Wednesday 17 December 2014

Portugal Telecom loses chunk of Oi merger over failure to repay €1bn debts

Axel Bugge and Leila Abboud

Published 16/07/2014 | 11:42

A man walks past a Portugal Telecom public phone in Lisbon July 13, 2014
A man walks past a Portugal Telecom public phone in Lisbon July 13, 2014

Portugal Telecom has been forced to take a cut in its share of the merger with Brazil's Grupo Oi after a holding company of the Espirito Santo family failed to repay more than $1 billion it owed to the telco.

Portugal's largest telecoms services group said it would take legal action to try and recover the debt from the family company, Rioforte, which fell due on Tuesday.

The revision of the terms of the merger with Oi is the most high-profile consequence so far of the escalating troubles of the Espirito Santo clan, once one of Europe's premier business dynasties.

The family's business empire is in disarray since the emergence of accounting irregularities at one of its holding companies, putting Portugal and the family-founded bank Banco Espirito Santo (BES) under pressure as questions continue to swirl about potentially destabilising losses.

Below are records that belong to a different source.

[config.mk]
export PLATFORM = sky130hd
export DESIGN_NAME = adder_stream_scoreboard_flat
export DESIGN_NICKNAME = d
export VERILOG_FILES = /design/src/rtl/adder_stream_scoreboard_if.sv /design/src/rtl/adder_stream_scoreboard.sv /design/src/flat_wrapper.sv
export SDC_FILE = /design/constraint.sdc
export NUM_CORES = 1
export LEC_CHECK = 0
export CAP_MARGIN = 0
export CORE_ASPECT_RATIO = 0.5
export CORE_MARGIN = 1.5
export CORE_UTILIZATION = 65
export CTS_BUF_LIST = sky130_fd_sc_hd__clkbuf_2 sky130_fd_sc_hd__clkbuf_4 sky130_fd_sc_hd__clkbuf_8
export CTS_CLUSTER_SIZE = 20
export DETAILED_ROUTE_END_ITERATION = 7
export DONT_BUFFER_PORTS = 1
export PLACE_DENSITY = 0.8
export SYNTH_ARGS = -nofsm -noshare
export SYNTH_HDL_FRONTEND = slang
export SYNTH_SLANG_ARGS = --single-unit
[constraint.sdc]
create_clock -name clk -period 7.2 [get_ports clk]
set_input_delay 0.36 -clock clk [delete_from_list [all_inputs] [get_ports clk]]
set_output_delay 0.36 -clock clk [all_outputs]
set_load 0.1 [all_outputs]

The failure of Rioforte, which holds some of the family's major assets, including hotels and property, to repay 847 million euros ($1.15 billion) in short-term debt owed to Portugal Telecom means the latter will now have a 25.6 percent stake in the merger with Oi instead of the 38 percent originally agreed.

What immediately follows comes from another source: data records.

`src/rtl/mod_counter_pkg.sv`:
```
// counter_pkg: shared types and helpers for the modulo counter family.
//   cnt_mode_e   : CNT_WRAP (0) wraps around at the range ends,
//                  CNT_SAT  (1) holds at the range ends.
//   CNT_MAX_WIDTH: widest count supported by the shared clamp helper.
//   clamp_u      : unsigned min(value, bound), shared with timing blocks.
package counter_pkg;

  typedef enum logic {
    CNT_WRAP = 1'b0,
    CNT_SAT  = 1'b1
  } cnt_mode_e;

  localparam int unsigned CNT_MAX_WIDTH = 32;

  // Callers zero-extend their operands to CNT_MAX_WIDTH and truncate the result.
  function automatic logic [CNT_MAX_WIDTH-1:0] clamp_u(
    input logic [CNT_MAX_WIDTH-1:0] value,
    input logic [CNT_MAX_WIDTH-1:0] bound
  );
    return (value > bound) ? bound : value;
  endfunction

endpackage

```
`src/rtl/mod_counter_prescaler.sv`:
```
// counter_prescaler: divide-by-PRESCALE step qualifier for mod_counter.
//   clk      in  clock, rising edge
//   aresetn  in  asynchronous active-low reset (phase -> 0)
//   enable   in  advance the phase this cycle
//   restart  in  synchronous return of the phase to 0 (wins over enable)
//   tick     out combinational; high on the enabled cycle where phase==PRESCALE-1
module counter_prescaler #(
  parameter int unsigned PRESCALE = 4
) (
  input  logic clk,
  input  logic aresetn,
  input  logic enable,
  input  logic restart,
  output logic tick
);

  localparam int unsigned PW = (PRESCALE > 1) ? $clog2(PRESCALE) : 1;
  localparam logic [PW-1:0] LAST = PW'(PRESCALE - 1);

  logic [PW-1:0] phase;

  assign tick = enable && (phase == LAST);

  always_ff @(posedge clk or negedge aresetn) begin
    if (!aresetn) begin
      phase <= '0;
    end else if (restart) begin
      phase <= '0;
    end else if (enable) begin
      phase <= tick ? '0 : phase + PW'(1);
    end
  end

endmodule

```
`src/rtl/mod_counter.sv`:
```
// mod_counter: parametrised up/down modulo counter with runtime limit.
//   Parameters: WIDTH (1..32), RESET_VALUE (<= 2**WIDTH-1),
//               PRESCALE (>=1, only used when MOD_COUNTER_PRESCALE_EN is defined).
//   clk        in  clock, rising edge
//   aresetn    in  asynchronous active-low reset: count=RESET_VALUE, wrapped=0
//   enable     in  count one step this cycle
//   clear      in  synchronous clear to 0 (highest priority)
//   load       in  synchronous load of min(load_value, limit)
//   load_value in  value for load
//   up         in  1 = count up, 0 = count down
//   mode       in  CNT_WRAP / CNT_SAT behaviour at the range ends
//   limit      in  inclusive upper bound, range is 0..limit
//   count      out registered count
//   tc         out combinational terminal count
//   wrapped    out registered pulse, high while count shows a wrapped value
// Build option: define MOD_COUNTER_PRESCALE_EN to gate steps through a
// divide-by-PRESCALE prescaler; otherwise every enabled cycle steps.
module mod_counter
  import counter_pkg::*;
#(
  parameter int unsigned WIDTH       = 8,
  parameter int unsigned RESET_VALUE = 0,
  parameter int unsigned PRESCALE    = 4
) (
  input  logic             clk,
  input  logic             aresetn,
  input  logic             enable,
  input  logic             clear,
  input  logic             load,
  input  logic [WIDTH-1:0] load_value,
  input  logic             up,
  input  cnt_mode_e        mode,
  input  logic [WIDTH-1:0] limit,
  output logic [WIDTH-1:0] count,
  output logic             tc,
  output logic             wrapped
);

  if (WIDTH < 1 || WIDTH > CNT_MAX_WIDTH || PRESCALE < 1) begin : g_bad_params
    $error("mod_counter: WIDTH must be 1..32 and PRESCALE >= 1");
  end

  localparam logic [WIDTH-1:0] RESET_COUNT = WIDTH'(RESET_VALUE);

  logic             step_ok;
  logic             step;
  logic             at_top;
  logic             at_zero;
  logic [WIDTH-1:0] count_next;
  logic             wrapped_next;

`ifdef MOD_COUNTER_PRESCALE_EN
  counter_prescaler #(
    .PRESCALE(PRESCALE)
  ) u_prescaler (
    .clk    (clk),
    .aresetn(aresetn),
    .enable (enable),
    .restart(clear || load),
    .tick   (step_ok)
  );
`else
  assign step_ok = 1'b1;
`endif

  assign step = enable && step_ok;

  always_comb begin
    count_next   = count;
    wrapped_next = 1'b0;
    at_top       = (count >= limit);
    at_zero      = (count == '0);
    tc           = (up && at_top) || (!up && at_zero);

    if (clear) begin
      count_next = '0;
    end else if (load) begin
      count_next = WIDTH'(clamp_u(CNT_MAX_WIDTH'(load_value), CNT_MAX_WIDTH'(limit)));
    end else if (step) begin
      if (up) begin
        if (!at_top) begin
          count_next = count + WIDTH'(1);
        end else if (mode == CNT_WRAP) begin
          count_next   = '0;
          wrapped_next = 1'b1;
        end else begin
          // Saturation also pulls the count down if limit was lowered below it.
          count_next = limit;
        end
      end else begin
        if (!at_zero) begin
          count_next = (count > limit) ? limit : count - WIDTH'(1);
        end else if (mode == CNT_WRAP) begin
          count_next   = limit;
          wrapped_next = 1'b1;
        end
      end
    end
  end

  always_ff @(posedge clk or negedge aresetn) begin
    if (!aresetn) begin
      count   <= RESET_COUNT;
      wrapped <= 1'b0;
    end else begin
      count   <= count_next;
      wrapped <= wrapped_next;
    end
  end

endmodule

```
`config.mk`:
```
export PLATFORM = sky130hd
export DESIGN_NAME = mod_counter
export DESIGN_NICKNAME = d
export VERILOG_FILES = /design/src/rtl/mod_counter_pkg.sv /design/src/rtl/mod_counter_prescaler.sv /design/src/rtl/mod_counter.sv
export SDC_FILE = /design/constraint.sdc
export NUM_CORES = 1
export LEC_CHECK = 0
export BUFFER_PORTS_ARGS = -buffer_cell sky130_fd_sc_hd__buf_2
export CORE_MARGIN = 2
export CORE_UTILIZATION = 40
export CTS_BUF_LIST = sky130_fd_sc_hd__clkbuf_2
export DETAILED_ROUTE_END_ITERATION = 8
export PLACE_DENSITY = 0.6
export SYNTH_ARGS = -nofsm -noshare
export SYNTH_HDL_FRONTEND = slang
export SYNTH_HIERARCHICAL = 1
export SYNTH_SLANG_ARGS = --single-unit
export TNS_END_PERCENT = 10
```
`constraint.sdc`:
```
create_clock -name clk -period 2.3 [get_ports clk]
set_input_delay 0.46 -clock clk [delete_from_list [all_inputs] [get_ports clk]]
set_output_delay 0.46 -clock clk [all_outputs]
set_load 0.01 [all_outputs]
```
==> metrics.yaml, run 1 <==
floorplanning:
  dieArea_um2: 4440
  row_count: 22
  io_pins: 33
  die_h_um: 66.6
  die_w_um: 66.6
  core_area_um2: 3720
  initial_utilization_pct: 42.2
placement:
  port-buffer-count: 32
  pre_cts_ws_ps: -277
  gp_congestion: 0.914
  dpl-instance-area_um2: 1980
  hpwl_um: 3890
clocking:
  cts_buffers: 3
  htreeDepth: 1
  cts_tree: "yes"
  clkLatencyLatePin_ps: 270
  clk_pin_slew_worst_paths_ps: 120
  holdBufCountCts: 0
  cts_buffer_depth: 2
  cts_root_buffer: "clkbuf_2"
  cts.sinks: 9
timing:
  worstMarginPinSlew_ps: 342
  fin_crit_sh_pct: 103
  relSlewSlack_pct: 77.1
  hold_viol: 0
  holdWs_ps: 22.2
  skew_ps: 5.79
  period_needed_ps: 2370
  fin_ws_ps: -69.4
  finalSetupViolCount: 1
  max_freq_ghz: 0.422
  rsz0062_at_grt: "true"
  setup_tns_ps: -69.4
  finalMaxSlewViolations: 0
critical_path:
  r2r_setup_slack_ps: 10
  worst_r2r_path_depth: 11
  r2r-start: "count[1]$_DFFE_PN0P_"
  cp-start-kind: "flop"
  reg2reg_to: "count[4]$_DFFE_PN0P_"
  cp-startpoint: "count[3]$_DFFE_PN0P_"
  cp-end-kind: "output pin"
  required_ps: 1840
  worst_ep_arrival_time_ps: 1910
  cp_max_fo: 3
  crit_path_end: "tc"
  crit_type: "reg2out"
logic_synthesis:
  yosysUniqueCellTypes: 51
  synth_nets: 239
  ys_seq_area_share_pct: 14.4
  avgSynthCellArea_um2: 7.96
  netlist_area_um2: 1570
  synth_ff_type: "dfrtp_1"
  synth.largest_area_cell: "ha_1"
  synth_top_cell_area_share_pct: 15.2
  yosys_register_bits: 9
  synth-edff-count: 0
  yosysWarnings: 6
  netlist_instances: 197
  synth_area_leaders: "ha_1 (15%), dfrtp_1 (14%), mux2i_1 (5.7%)"
  synthArstFlopShare_pct: 100
status:
  status: "finished, violations left"
  violations: "negative setup slack"
grt:
  grt-ovfl-total: 0
  grt_usage_pct: 23.8
  grt_pass1_wl_um: 8000
  antenna_found_initial: 0
  grt_pass1_vias: 1654
  grt_max_degree: 20
power_and_ir_drop:
  peakVddDrop_uv: 366
  power_density_nw_per_um2: 457
  power_leakage_nw: 1.05
final_layout:
  finish.utilization_pct: 57.6
  fin_nets: 302
  synthToLayoutAreaGrowth_pct: 36.4
  fillers: 345
  antenna_cells: 0
  design_area_um2: 2140
  final_layout_size_suffix_gt1_share_pct: 40.9
hold_path:
  worstHoldPathType: "in2async"
detailed_routing:
  drt_iter0_drc: 81
  via_count: 1751
  firstDrtPassIters: 4
  drc: 0
  avgRoutedWirePerCell_um: 16.1
  routed_wl_um: 4930
  vias_per_cell: 5.70
  antenna_left: 0
flow_run:
  maxCapViolCount: 0
## sequential cells by signal, indices dropped and copies added, names as in the netlist
| register | cells |
|---|---|
| count | 8 |
| wrapped | 1 |
## Yosys cell counts, types with 3 or more instances
cell       n
o31ai_1    3
nor4_1     3
a221oi_1   3
xor2_1     5
o21ai_0    3
a211o_1    3
ha_1      19
dfrtp_1    9
a21oi_1   12
a31oi_1    5
buf_6      4
mux2i_1    9
xnor2_1    5
inv_1     14
nor3_1     9
and3_1     5
nor2_1    15
buf_2      3
nor3b_1    3
nand2_1   13
a211oi_1   3
nand3_1    7
clkbuf_1   4
nand4_1    4
## worst min path at each step
stage,startpoint,endpoint,cells past startpoint
2_1_floorplan,aresetn,count[0]$_DFFE_PN0P_,0
3_3_place_gp,aresetn,count[6]$_DFFE_PN0P_,1
3_5_place_dp,aresetn,count[5]$_DFFE_PN0P_,1
4_1_cts,aresetn,count[7]$_DFFE_PN0P_,1
5_1_grt,aresetn,count[7]$_DFFE_PN0P_,1
6_report,aresetn,count[7]$_DFFE_PN0P_,1
## power breakdown
group | total (mW) | switching (mW) | internal [mW]
Clock | 0.118 | 0.0719 | 0.0461
Sequential | 0.190 | 0.0139 | 0.176
Combinational | 0.671 | 0.356 | 0.315
Total | 0.979 | 0.441 | 0.537
## logic make-up after synthesis
logic type      after synthesis  share of synthesized area [%]
buf+inv                      28                           9.81
mux                          11                           7.18
flops                         9                           14.4
xor+xnor                     10                           5.58
compound gates               49                           23.4
simple gates                 71                           24.5
fa+ha+maj                    19                           15.2
## cell usage in the layout, fill, tap and decap left out, types with 2 or more instances in the layout
cell | Yosys | routed
buf_2 | 3 | 32
mux2_1 | 2 | 2
a311o_1 | 2 | 2
nand4_1 | 4 | 4
a211o_1 | 3 | 3
a221oi_1 | 3 | 2
o21ai_2 | 0 | 2
clkbuf_2 | 0 | 4
ha_1 | 19 | 15
a31oi_1 | 5 | 3
a21oi_2 | 0 | 2
mux2i_1 | 9 | 9
xnor2_1 | 5 | 5
ha_4 | 0 | 4
a211oi_1 | 3 | 2
buf_4 | 1 | 40
or3_1 | 2 | 2
dfrtp_1 | 9 | 9
a31oi_2 | 0 | 2
and3_1 | 5 | 4
xor2_1 | 5 | 5
nor4_1 | 3 | 3
inv_1 | 14 | 13
nor3b_1 | 3 | 3
o211ai_2 | 2 | 2
o2111ai_1 | 2 | 2
o211a_1 | 2 | 2
a21oi_1 | 12 | 10
nor2_1 | 15 | 14
nor3_1 | 9 | 8
nand3_1 | 7 | 7
nand2_1 | 13 | 12
o31ai_1 | 3 | 3
## worst max-delay path: stages, from the launching register on
cell     delay, ps
dfrtp_1        430
ha_4           300
nand4_1        180
a31oi_2        280
or2_4          170
nand2_2         50
o21ai_2         80
buf_2          150
## metrics by stage
stage	instances	power (mW)
2_1_floorplan	197	0.604
3_3_place_gp	299	0.784
3_5_place_dp	299	0.787
4_1_cts	306	0.935
5_1_grt	307	1.05
6_report	307	0.979
## layer usage
layer | vias up | GRT usage, % | routed length (um)
met5 | - | 0 | 0
met4 | 0 | 1.79 | 17
met3 | 2 | 4.05 | 269
met2 | 57 | 40.3 | 2360
met1 | 824 | 32.9 | 2290
li1 | 868 | - | -
## cell type report
type	count	area (um2)	share of cell area (%)
well taps	48	60.1	2.81
inverters	14	57.6	2.69
flip-flops and latches	9	225	10.5
repair buffers	72	460	21.5
multi-input cells	160	1320	61.5
clock buffers	4	20.0	0.935
## what timing repair did
item | in CTS | in global routing
buffers inserted | 3 | 1
endpoints found under the setup margin | 4 | 9
resized for setup | 13 | 11
pin swaps | 5 | 6
No activity file was read; power rests on OpenSTA's default activity.
==> run 2: changes to the inputs <==
Settings changed: CORE_ASPECT_RATIO from default to 0.75, CORE_MARGIN 2 to default.
==> run 2 against run 1 <==
Maximum frequency is 0.29% lower. Register-to-register slack better by 60 ps. Critical endpoint unchanged. Hold slack lost 10 ps. The flow still finishes with violations (negative setup slack). Combinational power decreased by 0.9%. Flip-flop and latch count unchanged. Count of clock-buffer cells in the layout did not move. Power barely moved. Largest power group unchanged. Die area down 5.9%. Sequential power is essentially flat. Setup slack lost 6.8 ps. Critical path depth grew 1.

While a slap in the face for Portugal Telecom, the reworked deal has reassured investors that the merger, designed to create a telecoms champion with 100 million subscribers and $19 billion in annual revenue, will go ahead.

"In our view, this deal is significantly positive for PT investors and modestly positive for Oi investors, with it very much in the interest of both parties to progress with the merger," said Mark Chapman from Credit Insights.

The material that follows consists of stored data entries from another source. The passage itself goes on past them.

**config.mk**
```make
export PLATFORM = sky130hd
export DESIGN_NAME = pipe_stage_reg
export DESIGN_NICKNAME = d
export VERILOG_FILES = /design/src/rtl/pipe_stage_reg.sv
export SDC_FILE = /design/constraint.sdc
export NUM_CORES = 1
export LEC_CHECK = 0
export ABC_AREA = 1
export BUFFER_PORTS_ARGS = -buffer_cell sky130_fd_sc_hd__clkbuf_2
export CAP_MARGIN = 5
export CORE_ASPECT_RATIO = 1.25
export CORE_UTILIZATION = 40
export DETAILED_ROUTE_END_ITERATION = 10
export PLACE_DENSITY = 0.74
export SLEW_MARGIN = 20
export SYNTH_ARGS = -nofsm -noshare
export SYNTH_HDL_FRONTEND = slang
export SYNTH_SLANG_ARGS = --single-unit
```
**constraint.sdc**
```tcl
create_clock -name clk -period 3.49 [get_ports clk]
set_input_delay 0.1745 -clock clk [delete_from_list [all_inputs] [get_ports clk]]
set_output_delay 0.1745 -clock clk [all_outputs]
set_load 0.05 [all_outputs]
```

Although the new merged company is likely to see its debt downgraded to junk due to the unpaid loan, shares in Portugal Telecom were up nearly 7 percent at 1.95 euros in relief that the merger will go through. They had slumped by more than a third to a historic low in the past few weeks on concerns it would unravel.

Shares in BES rose 20 percent from all-time lows on Tuesday.

Portugal's largest listed bank has said it has more than enough reserves to deal with its exposure to the Espirito Santo empire but investors are still waiting for it to put a figure on any losses.

Uncertainty over the eventual bill has triggered a plunge in the bank's shares and bonds over the past month.

 

ALLIES NO MORE

Rioforte is the second Espirito Santo company not to honour its debts in as many weeks, but the failure to repay the Portugal Telecom loan cuts at the heart of the country's tight-knit business community.

The Espirito Santo family and Portugal Telecom have a long allegiance cemented by personal friendships and cross share holdings.

BES has a 10 percent stake in the telecoms group, and Portugal Telecom officials knew the Espirito Santo clan had some problems before they handed over the cash in April, people familiar with the matter have told Reuters.

Portugal Telecom has declined to say why it invested so much of its liquidity in one firm's commercial paper, and Oi has sharply criticised the Lisbon-based group for not disclosing the loan earlier. Oi's representatives had quit the Portugal Telecom board in protest when told of the Rioforte deal.

Wednesday's agreement is likely to be seen as good news for Zeinal Bava, Oi's CEO, who had headed Portugal Telecom's Portuguese business before moving to Oi in June 2013, months before the tie-up was announced.

Some investors had expressed concern that the Rioforte situation would put Bava - whose operational know-how is crucial to Oi - in a difficult position, since it remains unclear whether he knew about the loan.

The unpaid debt, which had been transferred to Oi in May, will now be shifted back to Portugal Telecom. Portugal Telecom has a call option to buy back more shares in Oi over a six-year period, potentially increasing its stake in the merged group if it can recover some of the Rio Forte money.

The Lisbon group will have to sue Rioforte, but the Espirito Santo family is preparing to seek bankruptcy protection for Rioforte to stop creditors forcing a fire sale.

"This morning's news feels like a sensible resolution to an unprecedented situation: Oi gets to offload a credit risk it shouldn't have been wrong-footed into taking on, while Portugal Telecom has the chance to participate in the merger with the same economics, assuming it can get the cash back from Rioforte in a timely manner," said Giles Thorne of Jeffries.

"This is certainly a positive for Oi, with matters finely balanced for PT."